Discussion in 'MacBook' started by Alekto, Nov 9, 2013.

  1. Alekto, Nov 9, 2013
    Last edited: Nov 9, 2013

    Alekto macrumors regular

    Nov 15, 2012
    Hey guys. I hope you all can help me out.

    I recently upgraded my friend's polycarbonate MacBook. I don't have the exact specs but I think it was a late or mid 2009 with NVidia graphics. I replaced the stock HDD with a Samsung SSD and put 4GB Ram in it. He was also experiencing problems with the battery, so I changed that for him too.

    Up to that point it was all great. I even installed Mavericks for him and he was very happy (he even threw me 50 bucks for my trouble). It's quite a screamer for the low outlay:)

    I gave him the old HDD back and told him to put it in a USB case and just recover what he wanted (mostly his iPhoto and iMovie library). However he is now experiencing problems because his photo and movie library are larger than the new SSD's capacity. I didn't think of that at the time. Oops!

    What would be, say, the best way of getting those files off the HDD, putting them somewhere else temporarily, formatting the HDD and then putting those files back on so he can just use his old HDD as external storage? Sorry if this is a bit long winded.

    Secondly. He was not happy with Mavericks and downgraded back to Snow Leopard (presumably 10.6.8).
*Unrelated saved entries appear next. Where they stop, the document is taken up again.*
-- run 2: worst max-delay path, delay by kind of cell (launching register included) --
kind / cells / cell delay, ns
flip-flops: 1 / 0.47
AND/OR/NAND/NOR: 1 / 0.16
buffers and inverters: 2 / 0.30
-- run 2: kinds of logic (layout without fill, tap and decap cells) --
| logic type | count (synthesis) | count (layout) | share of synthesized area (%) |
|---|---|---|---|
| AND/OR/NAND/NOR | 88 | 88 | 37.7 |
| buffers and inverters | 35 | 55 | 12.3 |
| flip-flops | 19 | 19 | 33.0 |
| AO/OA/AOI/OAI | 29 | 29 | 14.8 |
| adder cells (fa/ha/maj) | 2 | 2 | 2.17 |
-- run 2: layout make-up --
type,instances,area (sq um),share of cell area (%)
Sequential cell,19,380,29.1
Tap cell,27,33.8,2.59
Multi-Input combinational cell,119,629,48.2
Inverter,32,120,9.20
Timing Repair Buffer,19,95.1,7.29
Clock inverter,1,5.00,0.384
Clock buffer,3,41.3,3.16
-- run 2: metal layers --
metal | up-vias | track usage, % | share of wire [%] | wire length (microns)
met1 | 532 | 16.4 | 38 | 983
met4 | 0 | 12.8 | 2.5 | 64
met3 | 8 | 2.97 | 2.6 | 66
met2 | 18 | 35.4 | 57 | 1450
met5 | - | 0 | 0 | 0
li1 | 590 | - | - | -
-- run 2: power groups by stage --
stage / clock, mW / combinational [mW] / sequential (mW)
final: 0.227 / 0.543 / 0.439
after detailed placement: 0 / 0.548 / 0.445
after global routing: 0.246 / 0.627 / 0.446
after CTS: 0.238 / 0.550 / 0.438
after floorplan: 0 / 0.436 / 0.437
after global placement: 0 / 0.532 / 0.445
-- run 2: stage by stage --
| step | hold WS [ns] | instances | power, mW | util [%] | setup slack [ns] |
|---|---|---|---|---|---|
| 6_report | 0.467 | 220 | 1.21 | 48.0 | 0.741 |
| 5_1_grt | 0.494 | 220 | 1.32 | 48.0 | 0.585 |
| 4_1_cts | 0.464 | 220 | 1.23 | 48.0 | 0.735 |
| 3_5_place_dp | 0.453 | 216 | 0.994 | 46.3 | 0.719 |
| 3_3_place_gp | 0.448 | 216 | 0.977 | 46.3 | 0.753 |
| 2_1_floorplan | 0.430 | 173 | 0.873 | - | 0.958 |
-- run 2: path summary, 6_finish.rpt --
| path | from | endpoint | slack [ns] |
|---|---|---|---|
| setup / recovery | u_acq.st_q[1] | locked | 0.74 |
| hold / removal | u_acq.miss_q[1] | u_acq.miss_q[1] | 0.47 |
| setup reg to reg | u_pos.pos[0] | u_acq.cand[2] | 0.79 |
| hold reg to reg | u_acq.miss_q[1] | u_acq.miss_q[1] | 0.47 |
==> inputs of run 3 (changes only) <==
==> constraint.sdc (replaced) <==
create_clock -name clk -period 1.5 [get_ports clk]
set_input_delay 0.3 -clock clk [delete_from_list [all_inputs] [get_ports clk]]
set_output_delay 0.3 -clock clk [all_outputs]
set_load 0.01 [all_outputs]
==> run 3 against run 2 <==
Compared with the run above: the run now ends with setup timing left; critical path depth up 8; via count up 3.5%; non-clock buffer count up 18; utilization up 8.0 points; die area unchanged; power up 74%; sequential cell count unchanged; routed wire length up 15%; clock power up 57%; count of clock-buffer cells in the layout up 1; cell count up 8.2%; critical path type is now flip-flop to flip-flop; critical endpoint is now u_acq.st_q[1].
    Any ideas? His constant texts for support are getting a bit irritating.

    EDIT : Sorry, essentially I'm after a more elegant solution than the one I propose. I'm sure I have overlooked something.
  2. trevm999 macrumors member

    Nov 5, 2013
    Why don't you just delete everything except the iPhoto and iMovie library off the hard drive instead of reformatting it? Tell iPhoto and iMovie just to open the library off of the external hard drive.

    The problem with this is that his iPhoto and iMovie libraries will not be backed up by Time Machine. Sounds like it is a recipe for disaster because it may be the original hard drive and could be failing (especially since it sounds like he was experiencing performance issues)
  3. WildCard^ macrumors regular

    Oct 11, 2013
    Yes, let no good deed go unpunished, or something like that. When he slipped you $50, that wasn't for past labor, that bought your expertise for the future.
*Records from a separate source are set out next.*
### src/rtl/bbsp_rx.sv
module bbsp_rx #(
  parameter int DATA_W = 8
) (
  input  logic              clk_i,
  input  logic              rst_ni,
  input  logic              bb_clk_s_i,
  input  logic              sd_s_i,
  input  logic              env_s_i,
  output logic [DATA_W-1:0] byte_o,
  output logic              valid_o,
  output logic              err_o
);
  localparam int CNT_W = (DATA_W > 1) ? $clog2(DATA_W) : 1;
  localparam logic [CNT_W-1:0] CNT_MAX = CNT_W'(DATA_W - 1);

  logic [DATA_W-1:0] sreg_q;
  logic [DATA_W-1:0] next_sreg;
  logic [CNT_W-1:0]  cnt_q;
  logic              clk_prev_q;
  logic              env_prev_q;
  logic              clk_rise;
  logic              env_rise;
  logic              env_fall;

  assign clk_rise  = ~clk_prev_q & bb_clk_s_i;
  assign env_rise  = ~env_prev_q & env_s_i;
  assign env_fall  = env_prev_q & ~env_s_i;
  assign next_sreg = {sd_s_i, sreg_q[DATA_W-1:1]};

  always_ff @(posedge clk_i or negedge rst_ni) begin
    if (!rst_ni) begin
      sreg_q     <= '0;
      cnt_q      <= '0;
      byte_o     <= '0;
      valid_o    <= 1'b0;
      err_o      <= 1'b0;
      clk_prev_q <= 1'b0;
      env_prev_q <= 1'b0;
    end else begin
      clk_prev_q <= bb_clk_s_i;
      env_prev_q <= env_s_i;
      valid_o    <= 1'b0;
      err_o      <= 1'b0;
      if (env_fall) begin
        err_o <= (cnt_q != '0);
        cnt_q <= '0;
      end else if (env_rise) begin
        cnt_q <= '0;
        if (clk_rise) begin
          sreg_q <= next_sreg;
          cnt_q  <= CNT_W'(1);
        end
      end else if (env_s_i && clk_rise) begin
        sreg_q <= next_sreg;
        if (cnt_q == CNT_MAX) begin
          byte_o  <= next_sreg;
          valid_o <= 1'b1;
          cnt_q   <= '0;
        end else begin
          cnt_q <= cnt_q + 1'b1;
        end
      end
    end
  end
endmodule

### src/rtl/bb_serial_port.sv
module bb_serial_port #(
  parameter int DATA_W      = 8,
  parameter int SYNC_STAGES = 2
) (
  input  logic              clk_i,
  input  logic              rst_ni,
  input  logic [DATA_W-1:0] tx_byte_i,
  input  logic              tx_last_i,
  input  logic              tx_valid_i,
  output logic              tx_ready_o,
  output logic              tx_env_o,
  input  logic              tx_bb_rdy_i,
  input  logic              tx_bb_clk_i,
  output logic              tx_sd_o,
  input  logic              rx_bb_clk_i,
  input  logic              rx_sd_i,
  input  logic              rx_env_i,
  output logic [DATA_W-1:0] rx_byte_o,
  output logic              rx_valid_o,
  output logic              rx_err_o
);
  logic [1:0] tx_s;
  logic [2:0] rx_s;

  bbsp_sync #(.WIDTH(2), .STAGES(SYNC_STAGES)) u_tx_sync (
    .clk_i  (clk_i),
    .rst_ni (rst_ni),
    .async_i({tx_bb_rdy_i, tx_bb_clk_i}),
    .sync_o (tx_s)
  );

  bbsp_sync #(.WIDTH(3), .STAGES(SYNC_STAGES)) u_rx_sync (
    .clk_i  (clk_i),
    .rst_ni (rst_ni),
    .async_i({rx_env_i, rx_sd_i, rx_bb_clk_i}),
    .sync_o (rx_s)
  );

  bbsp_tx #(.DATA_W(DATA_W)) u_tx (
    .clk_i     (clk_i),
    .rst_ni    (rst_ni),
    .byte_i    (tx_byte_i),
    .last_i    (tx_last_i),
    .valid_i   (tx_valid_i),
    .ready_o   (tx_ready_o),
    .bb_rdy_s_i(tx_s[1]),
    .bb_clk_s_i(tx_s[0]),
    .env_o     (tx_env_o),
    .sd_o      (tx_sd_o)
  );

  bbsp_rx #(.DATA_W(DATA_W)) u_rx (
    .clk_i     (clk_i),
    .rst_ni    (rst_ni),
    .bb_clk_s_i(rx_s[0]),
    .sd_s_i    (rx_s[1]),
    .env_s_i   (rx_s[2]),
    .byte_o    (rx_byte_o),
    .valid_o   (rx_valid_o),
    .err_o     (rx_err_o)
  );
endmodule

### config.mk
export PLATFORM = sky130hd
export DESIGN_NAME = bb_serial_port
export DESIGN_NICKNAME = d
export VERILOG_FILES = /design/src/rtl/bbsp_pkg.sv /design/src/rtl/bbsp_sync.sv /design/src/rtl/bbsp_tx.sv /design/src/rtl/bbsp_rx.sv /design/src/rtl/bb_serial_port.sv
export SDC_FILE = /design/constraint.sdc
export NUM_CORES = 1
export LEC_CHECK = 0
export CAP_MARGIN = 20
export CORE_AREA = 5 5 60 83
export CTS_CLUSTER_SIZE = 10
export DETAILED_ROUTE_END_ITERATION = 12
export DIE_AREA = 0 0 65 88
export GPL_TIMING_DRIVEN = 0
export PLACE_DENSITY = 0.76
export SLEW_MARGIN = 20
export SYNTH_ARGS = -nofsm -noshare
export SYNTH_HDL_FRONTEND = slang
export SYNTH_SLANG_ARGS = --single-unit
### constraint.sdc
create_clock -name clk_i -period 2.35 [get_ports clk_i]
set_input_delay 0.3525 -clock clk_i [delete_from_list [all_inputs] [get_ports clk_i]]
set_output_delay 0.3525 -clock clk_i [all_outputs]
set_load 0.005 [all_outputs]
    Is the polycarbonate case able to allow the swap out of the super drive for a second drive? If so, then you have the benefits of the OS being on the boot/SSD drive, and you have the storage space of a regular HD locally.

    I like Trev's line of thinking. Run a good HD test on the original drive. You don't want to do all this and find out the original system's performance was degrading slowly due to an increasingly failing HD.

    As an aside, I am alarmed that he overrode your 10.9 install and put 10.6 on it. I personally stop feeling obligated to assist once the user starts applying fixes, assuming the user has taken control/responsibility for the operation.